1996 novel by David Lipsky

The Art Fair is a 1996 novel by American author David Lipsky. It revolves around the New York City Art world, and a painter and her son making their way through that world.

==Story==
The Art Fair tells the story of Richard and Joan Freely—a New York artist and her precocious son. Considered to be autobiographical by some critics, the novel narrates stories of "painters, critics and gallery dealers." The book's genesis is Lipsky's collection of stories Three Thousand Dollars, which The Los Angeles Times wrote contains "astonishing insights into the machinations of the New York art world."

==Reception==
The novel was warmly received by critics.

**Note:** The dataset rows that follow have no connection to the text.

===== src/rtl/ast_width_pkg.sv =====
// Shared constants and helpers for the Avalon-ST width extender/reducer pair.
// Word/beat sizes below describe the default 256 <-> 64 configuration.
package ast_width_pkg;

    localparam int unsigned DEF_DATA_IN_W  = 256;
    localparam int unsigned DEF_DATA_OUT_W = 64;
    localparam int unsigned DEF_CHANNEL_W  = 10;

    localparam int unsigned WORD_IN  = DEF_DATA_IN_W / 8;
    localparam int unsigned WORD_OUT = DEF_DATA_OUT_W / 8;
    localparam int unsigned RATIO    = WORD_IN / WORD_OUT;

    typedef enum logic {
        StEmpty,
        StSend
    } red_state_e;

    function automatic int unsigned ceil_div(input int unsigned num, input int unsigned den);
        return (num + den - 1) / den;
    endfunction

    // Field width for a count of n items, never narrower than one bit.
    function automatic int unsigned clog2_min1(input int unsigned n);
        return (n > 1) ? $clog2(n) : 1;
    endfunction

endpackage


===== src/rtl/ast_width_reducer_if.sv =====
// Avalon-ST streaming bundle; master drives the stream, slave returns ready.
interface ast_width_reducer_if #(
    parameter int unsigned DATA_W    = 64,
    parameter int unsigned EMPTY_W   = 3,
    parameter int unsigned CHANNEL_W = 10
) ();

    logic [DATA_W-1:0]    data;
    logic                 startofpacket;
    logic                 endofpacket;
    logic                 valid;
    logic [EMPTY_W-1:0]   empty;
    logic [CHANNEL_W-1:0] channel;
    logic                 ready;

    modport master (
        output data,
        output startofpacket,
        output endofpacket,
        output valid,
        output empty,
        output channel,
        input  ready
    );

    modport slave (
        input  data,
        input  startofpacket,
        input  endofpacket,
        input  valid,
        input  empty,
        input  channel,
        output ready
    );

endinterface
File: src/rtl/npc_axi_pkg.sv
// Shared AXI constants and router state encodings for the core's memory fabric.
package npc_axi_pkg;

    localparam logic [1:0]  AXI_RESP_OKAY   = 2'b00;
    localparam logic [1:0]  AXI_RESP_SLVERR = 2'b10;

    localparam logic [31:0] CLINT_BASE = 32'h0200_0000;
    localparam logic [31:0] CLINT_MASK = 32'hFFFF_0000;

    typedef enum logic [1:0] {
        R_IDLE,
        R_ADDR,
        R_DATA
    } rstate_e;

    typedef enum logic [2:0] {
        W_IDLE,
        W_ADDR,
        W_DATA,
        W_RESP,
        W_DROP,
        W_ERR
    } wstate_e;

endpackage
`src/rtl/rf_pkg.sv`:
```
`default_nettype none
// ============================================================================
//  Module      : rf_pkg
//  Description : Shared helpers for the register file: address-width
//                function and vector typedefs.
//  Revision    : 1.0 - initial release
// ============================================================================
package rf_pkg;

    // Largest data width the typedef helpers below are sized for.
    localparam int RF_MAX_DW = 64;
    // Largest address width the typedef helpers below are sized for.
    localparam int RF_MAX_AW = 16;

    // Full-width helper types.
    // Narrower instances use the low bits of these types.
    typedef logic [RF_MAX_DW-1:0] rf_word_t;
    typedef logic [RF_MAX_AW-1:0] rf_addr_t;

    // Address width for a given entry count.
    // The result is never less than 1, so that a degenerate count still
    // produces a legal vector.
    function automatic int addr_w(input int n_entries);
        int w;
        w = $clog2(n_entries);
        return (w < 1) ? 1 : w;
    endfunction

endpackage : rf_pkg
`default_nettype wire

```
`src/rtl/rf_wr_sel.sv`:
```
`default_nettype none
// ============================================================================
//  Module      : rf_wr_sel
//  Description : Priority select across write ports for one address.
//                The module reports whether any enabled write port targets
//                i_addr. It also returns that port's data. The
//                highest-index matching port wins.
//  Ports       : i_addr   - address being examined
//                i_dst    - write address per write port
//                i_data   - write data per write port
//                i_wr_en  - write enable per write port
//                o_hit    - some enabled port targets i_addr
//                o_data   - data of the winning port (0 when no hit)
//  Revision    : 1.0 - initial release
// ============================================================================
module rf_wr_sel
    import rf_pkg::*;
#(
    parameter int WRITE_PORTS = 1,
    parameter int AW          = 2,
    parameter int DW          = 8
) (
    input  logic [AW-1:0] i_addr,
    input  logic [AW-1:0] i_dst   [WRITE_PORTS],
    input  logic [DW-1:0] i_data  [WRITE_PORTS],
    input  logic          i_wr_en [WRITE_PORTS],
    output logic          o_hit,
    output logic [DW-1:0] o_data
);

    // The loop scans ports in ascending index order.
    // A later match overwrites an earlier one, so the highest-index port
    // wins a conflict.
    always_comb begin
        o_hit  = 1'b0;
        o_data = '0;
        for (int w = 0; w < WRITE_PORTS; w++) begin
            if (i_wr_en[w] && (i_dst[w] == i_addr)) begin
                o_hit  = 1'b1;
                o_data = i_data[w];
            end
        end
    end

endmodule : rf_wr_sel
`default_nettype wire

```
`src/rtl/rf.sv`:
```
`default_nettype none
// ============================================================================
//  Module      : rf
//  Description : Parameterised multi-port register file.
//                Reads are combinational, with optional write-through
//                forwarding. Writes are synchronous. Reset is synchronous
//                and clears every entry.
//  Ports       : clock    - single clock, posedge active
//                reset    - synchronous active-high clear of all entries
//                src      - read address per read port
//                dst      - write address per write port
//                datain   - write data per write port
//                wr_en    - write enable per write port
//                dataout  - read data per read port
//  Revision    : 1.0 - initial release
// ============================================================================
module rf
    import rf_pkg::*;
#(
    parameter  int entries       = 4,
    parameter  int data_bus_size = 8,
    parameter  int read_ports    = 2,
    parameter  int write_ports   = 1,
    parameter  int bypass        = 1,
    localparam int AW            = addr_w(entries),
    localparam int DW            = data_bus_size
) (
    input  logic          clock,
    input  logic          reset,
    input  logic [AW-1:0] src     [read_ports],
    input  logic [AW-1:0] dst     [write_ports],
    input  logic [DW-1:0] datain  [write_ports],
    input  logic          wr_en   [write_ports],
    output logic [DW-1:0] dataout [read_ports]
);

    // One extra bit lets the entry count itself be represented.
    // This matters when entries is a power of two.
    localparam logic [AW:0] c_entries = (AW+1)'(entries);

    logic [DW-1:0] r_mem_q     [entries];
    logic [DW-1:0] w_mem_d     [entries];
    logic          w_ent_hit   [entries];
    logic [DW-1:0] w_ent_data  [entries];

    logic          w_byp_hit   [read_ports];
    logic [DW-1:0] w_byp_data  [read_ports];
    logic          w_src_ok    [read_ports];

    // ------------------------------------------------------------------
    // Storage: each entry compares against its own fixed index.
    // A dst at or beyond the entry count matches no entry, so the write
    // is dropped.
    // ------------------------------------------------------------------
    for (genvar e = 0; e < entries; e++) begin : g_entry
        localparam logic [AW-1:0] c_idx = AW'(e);

        rf_wr_sel #(
            .WRITE_PORTS (write_ports),
            .AW          (AW),
            .DW          (DW)
        ) u_wr_sel (
            .i_addr  (c_idx),
            .i_dst   (dst),
            .i_data  (datain),
            .i_wr_en (wr_en),
            .o_hit   (w_ent_hit[e]),
            .o_data  (w_ent_data[e])
        );
    end : g_entry

    always_comb begin
        for (int e = 0; e < entries; e++) begin
            w_mem_d[e] = w_ent_hit[e] ? w_ent_data[e] : r_mem_q[e];
        end
    end

    always_ff @(posedge clock) begin
        if (reset) begin
            for (int e = 0; e < entries; e++) begin
                r_mem_q[e] <= '0;
            end
        end else begin
            for (int e = 0; e < entries; e++) begin
                r_mem_q[e] <= w_mem_d[e];
            end
        end
    end

    // ------------------------------------------------------------------
    // Forwarding: each read port reuses the same priority select.
    // It is applied against that port's read address.
    // ------------------------------------------------------------------
    for (genvar r = 0; r < read_ports; r++) begin : g_rd
        if (bypass != 0) begin : g_byp
            rf_wr_sel #(
                .WRITE_PORTS (write_ports),
                .AW          (AW),
                .DW          (DW)
            ) u_byp_sel (
                .i_addr  (src[r]),
                .i_dst   (dst),
                .i_data  (datain),
                .i_wr_en (wr_en),
                .o_hit   (w_byp_hit[r]),
                .o_data  (w_byp_data[r])
            );
        end : g_byp
        else begin : g_no_byp
            assign w_byp_hit[r]  = 1'b0;
            assign w_byp_data[r] = '0;
        end : g_no_byp
    end : g_rd

    // Read mux.
    // An out-of-range address reads 0 and never forwards, because that
    // write is dropped anyway. Forwarding is masked during reset, so
    // reads then show the stored contents.
    always_comb begin
        for (int r = 0; r < read_ports; r++) begin
            w_src_ok[r] = ({1'b0, src[r]} < c_entries);
            dataout[r]  = '0;
            if (w_src_ok[r]) begin
                if (!reset && w_byp_hit[r]) begin
                    dataout[r] = w_byp_data[r];
                end else begin
                    dataout[r] = r_mem_q[src[r]];
                end
            end
        end
    end

endmodule : rf
`default_nettype wire

```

The New York Times called the book "riveting," The New Yorker described it "a darkly comic love story," People noted, "Lipsky's portrayal of the art world is unblinking, his portrayal of the ties between parent and child deeply affecting"; the critic Francine Prose in Newsday called the book's "Darwinian" milieu a "testament to Lipsky's skill" and critic James Atlas wrote "the novel perfectly captures artists and dealers, the tiny gestures of cruelty that confirm or withhold status." In Newsweek, writer David Gates called it, "A knowing art scene roman a clef, a wry comedy of manners, a delicately handled mother-son love story", and The Los Angeles Times wrote the novel "expertly explores the deep, inexplicable bond between mother and son. It also is rich in the luminous joys and dark pains that color every family." The trade publication Library Journal summarized, "The praise has poured as thick as impasto."